I am working on that is looking at pathology of resected aneurysms and comparing with an MRI image sequence.
Currently the plan is to analyze each image in 4 quadrants so accuracy doesn’t have be exact, (in the future attempts to do more quantitative analysis may require a little more precision)
They cut out the aneurysm, fill it with glue and thenslice it, apply stains, analyze qualitatively. I believe there are many thin slices ~50 crossections and there might be 2 or 4 slices that would map to one voxel width in the MRI.

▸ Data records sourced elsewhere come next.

[src/rtl/add_sequencer_if.sv]
// Handshake/operand/result bundle for add_sequencer.
// Carries the Sub select only when ADD_SEQ_SUB_EN is defined.
interface add_sequencer_if #(
   parameter int NIBBLES = 4
);
   localparam int W = 4 * NIBBLES;

   logic         start;
   logic [W-1:0] A;
   logic [W-1:0] B;
`ifdef ADD_SEQ_SUB_EN
   logic         Sub;
`endif
   logic         ready;
   logic         busy;
   logic         done;
   logic [W-1:0] S;
   logic         Carry;
   logic         Overflow;

`ifdef ADD_SEQ_SUB_EN
   modport master (output start, A, B, Sub, input ready, busy, done, S, Carry, Overflow);
   modport slave  (input start, A, B, Sub, output ready, busy, done, S, Carry, Overflow);
`else
   modport master (output start, A, B, input ready, busy, done, S, Carry, Overflow);
   modport slave  (input start, A, B, output ready, busy, done, S, Carry, Overflow);
`endif
endinterface

[src/rtl/add_sequencer.sv]
// Nibble-serial W-bit adder: one 4-bit slice reused LSB-first, NIBBLES+1 cycles per operation.
// Optional subtract mode (Sub port) is built when macro ADD_SEQ_SUB_EN is defined.
module add_sequencer #(
   parameter int NIBBLES = 4
) (
   input logic            clk,
   input logic            rst_n,
   add_sequencer_if.slave bus
);
   localparam int W  = 4 * NIBBLES;
   localparam int IW = $clog2(NIBBLES);

   typedef enum logic [1:0] {IDLE, RUN, DONE} state_t;

   function automatic logic [4:0] add_slice(input logic [3:0] a, input logic [3:0] b,
                                            input logic cin);
      return {1'b0, a} + {1'b0, b} + {4'b0000, cin};
   endfunction

   state_t        state;
   logic [W-1:0]  a_q;
   logic [W-1:0]  b_q;
   logic [IW-1:0] idx;
   logic          cin;
   logic [W-1:0]  s_q;
   logic          carry_q;
   logic          ovf_q;
   logic          ready_q;
   logic          busy_q;
   logic          done_q;
   logic [3:0]    a_nib;
   logic [3:0]    b_nib;
   logic [4:0]    sum;

`ifdef ADD_SEQ_SUB_EN
   logic          sub_q;
   // Subtraction is A + ~B + 1; the +1 enters as the initial carry-in.
   assign b_nib = b_q[{idx, 2'b00} +: 4] ^ {4{sub_q}};
`else
   assign b_nib = b_q[{idx, 2'b00} +: 4];
`endif
   assign a_nib = a_q[{idx, 2'b00} +: 4];
   assign sum   = add_slice(a_nib, b_nib, cin);

   always_ff @(posedge clk or negedge rst_n) begin
      if (!rst_n) begin
         state   <= IDLE;
         a_q     <= '0;
         b_q     <= '0;
         idx     <= '0;
         cin     <= 1'b0;
         s_q     <= '0;
         carry_q <= 1'b0;
         ovf_q   <= 1'b0;
         ready_q <= 1'b1;
         busy_q  <= 1'b0;
         done_q  <= 1'b0;
`ifdef ADD_SEQ_SUB_EN
         sub_q   <= 1'b0;
`endif
      end else begin
         case (state)
            IDLE: begin
               done_q <= 1'b0;
               if (bus.start) begin
                  a_q     <= bus.A;
                  b_q     <= bus.B;
                  idx     <= '0;
`ifdef ADD_SEQ_SUB_EN
                  sub_q   <= bus.Sub;
                  cin     <= bus.Sub;
`else
                  cin     <= 1'b0;
`endif
                  ready_q <= 1'b0;
                  busy_q  <= 1'b1;
                  state   <= RUN;
               end
            end
            RUN: begin
               s_q[{idx, 2'b00} +: 4] <= sum[3:0];
               cin <= sum[4];
               if (idx == IW'(NIBBLES - 1)) begin
                  carry_q <= sum[4];
                  ovf_q   <= (a_nib[3] == b_nib[3]) && (sum[3] != a_nib[3]);
                  busy_q  <= 1'b0;
                  done_q  <= 1'b1;
                  state   <= DONE;
               end else begin
                  idx <= idx + IW'(1);
               end
            end
            DONE: begin
               done_q  <= 1'b0;
               ready_q <= 1'b1;
               state   <= IDLE;
            end
            default: begin
               state   <= IDLE;
               ready_q <= 1'b1;
               busy_q  <= 1'b0;
               done_q  <= 1'b0;
            end
         endcase
      end
   end

   assign bus.ready    = ready_q;
   assign bus.busy     = busy_q;
   assign bus.done     = done_q;
   assign bus.S        = s_q;
   assign bus.Carry    = carry_q;
   assign bus.Overflow = ovf_q;
endmodule

[src/flat_wrapper.sv]
// flat-port wrapper written by rule: the top's interface ports become plain ports
module add_sequencer_flat 
#(
   parameter int NIBBLES = 4
)
  (clk, rst_n, bus_start, bus_A, bus_B, bus_ready, bus_busy, bus_done, bus_S, bus_Carry, bus_Overflow);
  add_sequencer_if #(.NIBBLES(NIBBLES)) bus_i ();
  input logic clk;
  input logic rst_n;
  input wire logic [$bits(bus_i.start)-1:0] bus_start;
  input wire logic [$bits(bus_i.A)-1:0] bus_A;
  input wire logic [$bits(bus_i.B)-1:0] bus_B;
  output wire logic [$bits(bus_i.ready)-1:0] bus_ready;
  output wire logic [$bits(bus_i.busy)-1:0] bus_busy;
  output wire logic [$bits(bus_i.done)-1:0] bus_done;
  output wire logic [$bits(bus_i.S)-1:0] bus_S;
  output wire logic [$bits(bus_i.Carry)-1:0] bus_Carry;
  output wire logic [$bits(bus_i.Overflow)-1:0] bus_Overflow;
  assign bus_i.start = bus_start;
  assign bus_i.A = bus_A;
  assign bus_i.B = bus_B;
  assign bus_ready = bus_i.ready;
  assign bus_busy = bus_i.busy;
  assign bus_done = bus_i.done;
  assign bus_S = bus_i.S;
  assign bus_Carry = bus_i.Carry;
  assign bus_Overflow = bus_i.Overflow;
  add_sequencer #(.NIBBLES(NIBBLES)) u_core (.clk(clk), .rst_n(rst_n), .bus(bus_i));
endmodule
[config.mk]
export PLATFORM = sky130hd
export DESIGN_NAME = add_sequencer_flat
export DESIGN_NICKNAME = d
export VERILOG_FILES = /design/src/rtl/add_sequencer_if.sv /design/src/rtl/add_sequencer.sv /design/src/flat_wrapper.sv
export SDC_FILE = /design/constraint.sdc
export NUM_CORES = 1
export LEC_CHECK = 0
export CAP_MARGIN = 20
export CORE_ASPECT_RATIO = 0.7
export CORE_UTILIZATION = 40
export CTS_CLUSTER_DIAMETER = 80
export DETAILED_ROUTE_END_ITERATION = 8
export DONT_BUFFER_PORTS = 1
export PLACE_DENSITY = 0.61
export SYNTH_ARGS = -nofsm -noshare
export SYNTH_HDL_FRONTEND = slang
export SYNTH_SLANG_ARGS = --single-unit
[constraint.sdc]
create_clock -name clk -period 5.32 [get_ports clk]
set_input_delay 0.266 -clock clk [delete_from_list [all_inputs] [get_ports clk]]
set_output_delay 0.266 -clock clk [all_outputs]
set_load 0.1 [all_outputs]
# --- Yosys cells after proc, flatten, opt, wreduce, memory -nomap -nowiden ---
# Index checks and enable logic that the tools add are counted.
# W data, S select, Z words.
word_totals:
  ff_bits: 58
  input_bits: 35
  elab_cells: 54
op_classes:
  n_addsub: 4
  n_eq_ne: 8
  shifts: 4
  muxes: 15
  n_bitwise: 2
  n_reduce_logical: 10
ops:
  columns: ["cell", "count"]
  rows:
  - ["$shiftx A16 B5 Y4", 2]
  - ["$bwmux W16", 1]
  - ["$shift A4 B6 Y16 const A", 1]
  - ["$shiftx A4 B6 Y16", 1]
  - ["$reduce_and A2 Y1", 5]
  - ["$mux W2", 4]
  - ["$pmux W2 S2", 2]
  - ["$neg A4 Y6", 1]
  - ["$reduce_and A3 Y1", 2]
  - ["$add A4 B4 Y5", 1]
  - ["$add A5 B1 Y5", 1]
  - ["$mux W1", 5]
  - ["$eq A2 B2 Y1 const B", 2]
  - ["$ne A2 B2 Y1 const B", 2]
  - ["$pmux W1 S2", 2]
  - ["$pmux W1 S3", 1]
  - ["$add A2 B1 Y2 const B", 1]
  - ["$eq A2 B1 Y1 const B", 1]
  - ["$logic_not A2 Y1", 1]
  - ["$ne A2 B1 Y1 const B", 1]
  - ["$not A1 Y1", 2]
  - ["$reduce_bool A2 Y1", 1]
  - ["$eq A1 B1 Y1", 1]
  - ["$logic_and A1 B1 Y1", 1]
  - ["$ne A1 B1 Y1", 1]

# --- Logic depth before layout (Yosys ltp) ---
depth:
  word_depth: 5
  depth_mapped: 9
  mapped_depth_nobuf: 8

# --- Worst setup path before layout ---
# No wires, ideal clock.
synth_path:
  path_kind: "register -> register"
  from: "reg u_core.idx[0]"
  to: "reg u_core.s_q[15] (netlist: u_core.bus.S[15])"
  setup_time_ps: 123
  arrival_time_ps: 2244
  t_required_ps: 5197
  path_slack_ps: 2953
  stages_incl_launch_ff: 8
  cell_sequence: "dfrtp_1 -> buf_6 -> mux4_1 -> fa_1 -> a21o_1 -> a21oi_1 -> xnor2_1 -> a22o_1"
synth_via:
  elab_chain_cells: 5
synth_lines:
  columns: ["item", "line", "rtl"]
  rows:
  - ["start, declared", "add_sequencer.sv:23", "logic [IW-1:0] idx;"]
  - ["start signal, assigned", "add_sequencer.sv:90", "idx <= idx + IW'(1);"]
  - ["$shiftx A16 B5 Y4 (on tied branches)", "add_sequencer.sv:42, add_sequencer.sv:40", null]
  - ["$add A4 B4 Y5", "add_sequencer.sv:17", "return {1'b0, a} + {1'b0, b} + {4'b0000, cin};"]
  - ["$add A5 B1 Y5", "add_sequencer.sv:17", null]
  - ["$shiftx A4 B6 Y16", "add_sequencer.sv:81", "s_q[{idx, 2'b00} +: 4] <= sum[3:0];"]
  - ["$bwmux W16 (*)", "add_sequencer.sv:81", null]
  - ["end signal, assigned by index", "add_sequencer.sv:81", null]
  - ["end, declared", "add_sequencer.sv:25", "logic [W-1:0] s_q;"]
# Mark *: on every way between the ends. The rest lies on a longest branch, timed or not.
# A chain may end at the register's enable or synchronous reset.

# --- Worst setup path in the final report ---
# Same ends and word-level chain as after synthesis.

==> impl.org <==
** Timing
- On the final layout, the worst clock skew is roughly 0.0062 ns.
- Transition time at the pin with the least slew margin :: roughly 0.94 ns
- Portion of the clock cycle consumed by the worst path in the final layout :: 0.5628
- Summed over all failing endpoints, the final setup total negative slack is 0 ns.
- Maximum clock rate :: between 0.3 and 0.4 GHz
- The clock period could shrink to ~3.0 ns.
- The final max-slew violation count came to 0.
- Setup Viol. Count Final :: 0
- The count of endpoints failing hold in the final timing report was 0.
- Unrepaired setup endpoints after global routing :: no
- In this run the tightest slew margin relative to its limit is 0.3722.

** Critical path
- Worst Reg-to-Reg Cells :: 6
- Type of destination of the critical path :: flip-flop
- Of all nets on the critical path, the largest fanout is 18.
- For the worst setup path, the data required time is 5.59 ns.
- Endpoint of the worst register-to-register path :: u_core.bus.S[15]
- Reg2Reg Setup Slack :: around 2.3 ns
- The critical path in this run is classified as flip-flop to flip-flop.
- In this run the critical register-to-register path is launched from u_core.idx[0].
- At the worst endpoint, the arrival time is ~3.3 ns.
- The worst setup path is launched from a flip-flop.

** Placed design
- The congestion estimate from routability-driven global placement came to approximately 0.75.
- Port buffering added 0 buffers.
- Detailed placement finished with a half-perimeter wire length of 3.450 mm.

** Die
- 56 I/O pins were placed.
- The die is roughly 70 um tall.
- Initial cell density of the core :: 0.4190
- Number of placement rows :: 24
- Die width :: 99.15 um
- Area of the core :: around 6300 um2
- Die outline area :: between 6000 and 7000 um2

** Route
- Violation count after the first detailed-route iteration :: between 40 and 50
- In the routed layout, each cell is associated on average with a via count of 5.423.
- Count of vias placed by the detailed router :: roughly 1500
- Number of detailed-routing iterations run before antenna repair :: 4
- Dividing the detail-routed wire length by the instance count gives 17.60 um.
- Antenna violation net count after detailed routing :: 0
- DRC viols :: 0
- Summed over all layers, the routed wires come to ~5 mm.

** Finish
- In the final layout, the multi-input gates occupy 1117 um2.
- In the final layout, the share of cells above drive strength 1 is 0.1359.
- Compared with the post-synthesis result, the final layout area differs by 11.79%.
- Post-layout utilization of the core :: 0.4685
- After the last flow step, the layout net total stands at about 250.
- Fill cell count :: ~580
- Number of antenna repair diodes :: 0
- Sequential cell area in the final layout :: roughly 1500 um2

** Logic synthesis
- Instance count of the mapped netlist :: roughly 200
- Synthesis inferred 58 register bits.
- Count of yosys warnings during synthesis :: 0
- Combined area of all synthesized cells :: around 2600 um2
- When the netlist entered floorplanning its net count stood at about 240.
- Part of the Yosys area used for sequential elements :: 0.5497
- Synthesis instantiated 29 different standard cells from the library.
- Average size of a mapped cell :: about 14 um2

** CTS
- The root buffer cell chosen for the clock tree is sky130_fd_sc_hd__clkbuf_8.
- CTS HTree Levels :: 3
- The clock reaches the later pin of the worst-skew pair after between 0.3 and 0.4 ns.
- Post-CTS setup buffer count :: 0
- TritonCTS built the clock tree.
- For this design, the sink count on the clock tree is 58.
- Clock edge transition at the registers on the reported setup and hold paths :: around 0.060 ns
- The clock passes through at most 2 buffers.
- The number of clock buffers added by TritonCTS is 9.

** Run
- Max-capacitance violation count :: 0

** Worst hold path
- Class of the most critical hold timing path :: input pin to flip-flop
- Endpoint of the worst hold path :: u_core.a_q[9]
- Worst hold path stage count :: 1
- In this run the most critical hold path is launched from bus_A[9].

** GRT
- Remaining global-route overflow :: 0
- Antenna violations before repair :: 0
- Number of global-route vias before repair :: about 1600
- The first global-routing pass estimated 8.473 mm of wire.
- Global-route usage over all layers :: 0.1653
- Pin count of the biggest net entering global routing :: approximately 60

** Status
- The run finished with clean final reports.
==> sequential cells by signal (all words and copies together), names as in the netlist <==
name and flops:
u_core.a_q 16, u_core.b_q 16, u_core.bus.Carry 1, u_core.bus.Overflow 1, u_core.bus.S 16, u_core.bus.busy 1
u_core.bus.done 1, u_core.bus.ready 1, u_core.cin 1, u_core.idx 2, u_core.state 2
==> kinds of logic after synthesis <==
| group | Yosys count | synth area share |
|---|---|---|
| buffers and inverters | 17 | 0.02983 |
| and+or+nand+nor | 38 | 0.06771 |
| AOI/OAI and AO/OA | 27 | 0.07055 |
| xor gates and xnor gates | 3 | 0.009945 |
| muxes | 41 | 0.2145 |
| DFF | 58 | 0.5497 |
| adders and majority gates | 11 | 0.05777 |
==> area by class of cell <==
class / instances / share of cell area
flip-flops and latches: 58 / 0.4917
clock inverters: 2 / 0.01186
inverters: 10 / 0.01271
clock buffers: 13 / 0.05718
multi-input cells: 120 / 0.3782
well taps: 78 / 0.03304
repair buffers: 3 / 0.01525
==> Yosys cell counts <==
cell                         n  area share
sky130_fd_sc_hd__a21o_1      2      0.0057
sky130_fd_sc_hd__a21oi_1     2      0.0038
sky130_fd_sc_hd__a22o_1      9       0.030
sky130_fd_sc_hd__a2bb2oi_1   1      0.0033
sky130_fd_sc_hd__and3_1      2      0.0047
sky130_fd_sc_hd__buf_2       6       0.011
sky130_fd_sc_hd__buf_6       1      0.0043
sky130_fd_sc_hd__dfrtp_1    57        0.54
sky130_fd_sc_hd__dfstp_2     1      0.0099
sky130_fd_sc_hd__fa_1        2       0.015
sky130_fd_sc_hd__ha_1        9       0.043
sky130_fd_sc_hd__inv_1      10       0.014
sky130_fd_sc_hd__mux2_1     29        0.12
sky130_fd_sc_hd__mux2_2      4       0.017
sky130_fd_sc_hd__mux4_1      4       0.040
sky130_fd_sc_hd__mux4_2      4       0.034
sky130_fd_sc_hd__nand2_1    16       0.023
sky130_fd_sc_hd__nand2b_1    1      0.0024
sky130_fd_sc_hd__nand3_1     3      0.0057
sky130_fd_sc_hd__nand4_1     2      0.0047
sky130_fd_sc_hd__nor2_1     11       0.016
sky130_fd_sc_hd__nor2b_1     1      0.0024
sky130_fd_sc_hd__nor3b_2     2      0.0095
sky130_fd_sc_hd__o21ai_0     7       0.013
sky130_fd_sc_hd__o21ai_1     4      0.0076
sky130_fd_sc_hd__o22ai_1     1      0.0024
sky130_fd_sc_hd__o31ai_2     1      0.0047
sky130_fd_sc_hd__xnor2_1     1      0.0033
sky130_fd_sc_hd__xor2_1      2      0.0066
==> worst max-delay path, stage by stage, from the launching register on <==
cell,delay [ns]
sky130_fd_sc_hd__dfrtp_1,0.85
sky130_fd_sc_hd__mux4_1,0.68
sky130_fd_sc_hd__fa_1,0.42
sky130_fd_sc_hd__a21o_1,0.18
sky130_fd_sc_hd__a21oi_1,0.26
sky130_fd_sc_hd__xnor2_1,0.30
sky130_fd_sc_hd__a22o_1,0.23
==> worst max-delay path by stage <==
stage                        startpoint                to  slack [ns]  depth (start not counted)
after floorplan           u_core.idx[0]  u_core.bus.S[15]        2.95                          7
after global placement    u_core.idx[0]  u_core.bus.S[15]        2.38                          6
after detailed placement  u_core.idx[0]  u_core.bus.S[15]        2.34                          6
after CTS                 u_core.idx[0]  u_core.bus.S[15]        2.31                          6
after global routing      u_core.idx[0]  u_core.bus.S[15]        2.16                          6
final                     u_core.idx[0]  u_core.bus.S[15]        2.33                          6
==> layout by cell type (no fill, tap or decap), types with 2 or more instances in the layout <==
cell type,instances
sky130_fd_sc_hd__nor2_1,11
sky130_fd_sc_hd__nand4_1,2
sky130_fd_sc_hd__o21ai_1,4
sky130_fd_sc_hd__nand3_1,3
sky130_fd_sc_hd__clkbuf_8,12
sky130_fd_sc_hd__fa_1,2
sky130_fd_sc_hd__dfrtp_1,57
sky130_fd_sc_hd__mux4_1,4
sky130_fd_sc_hd__mux2_1,29
sky130_fd_sc_hd__mux4_2,4
sky130_fd_sc_hd__mux2_2,4
sky130_fd_sc_hd__a21oi_1,2
sky130_fd_sc_hd__ha_1,9
sky130_fd_sc_hd__inv_1,10
sky130_fd_sc_hd__xor2_1,2
sky130_fd_sc_hd__and3_1,2
sky130_fd_sc_hd__a21o_1,2
sky130_fd_sc_hd__o21ai_0,7
sky130_fd_sc_hd__a22o_1,9
sky130_fd_sc_hd__nand2_1,16
==> routing by layer <==
| layer | share of wire | vias up | track usage |
|---|---|---|---|
| li1 | - | 707 | - |
| met1 | 0.51 | 774 | 0.2342 |
| met4 | 0.018 | 0 | 0.07353 |
| met2 | 0.39 | 47 | 0.2168 |
| met5 | 0 | - | 0 |
| met3 | 0.077 | 12 | 0.07207 |
==> metrics by stage <==
stage | hold slack (ns) | instance area [um2] | std cells | worst slack, ns
after global placement | -0.02818 | 2713 | 267 | 2.380
final | 0.06090 | 2954 | 284 | 2.326
after detailed placement | -0.02803 | 2713 | 267 | 2.341
after CTS | 0.04354 | 2954 | 284 | 2.305
after floorplan | -0.02959 | 2643 | 195 | 2.953
after global routing | 0.04641 | 2954 | 284 | 2.158
==> repair_timing <==
action,4_1_cts,5_1_grt
hold buffers,2,0
hold endpoints to repair,58,0
gates resized for setup,0,0
Power is not shown: default switching activity piles up to over one toggle a cycle in this logic, so the estimate is an artifact.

My thought was to do some sort of manual registration to get close and then automate refinement.
For registering two 3D volumes I have had success using the 3D slicer models to start with landmark registration to get close and then follow up with the rigid registration using BrainsFit, therefore a similar workflow would be nice.
Does anyone have guidance and or input they could offer to help which direction to go.
Right, the scale difference is very large, and 2D to 3D registration can be challenging even for similar modalities and scales. The state of the art is papers like Allegro et al 2016 where they do serial blockface imaging along with cryo-sectioning, to provide “as-extracted” registration targets. The blockface images have reasonably similar boundary profiles as the MRI, and crucially, the images are taken before the frequent warping, tearing, and other degradation that accompanies sectioning and staining. Needless to say, that’s probably an intensive pipeline to get started…
Since it sounds like you don’t need that level of accuracy, a simpler approach is to manually stack and align microscopy sections slice-by-slice. There are some tools to do this in FIJI/ImageJ (by Albert Cardona if I recall correctly). Once you have a stacked volume, you could resample to a 3d voxel grid and import to Slicer, then try to manually align the outline of that volume to a segmentation of the aneurysm from MRI.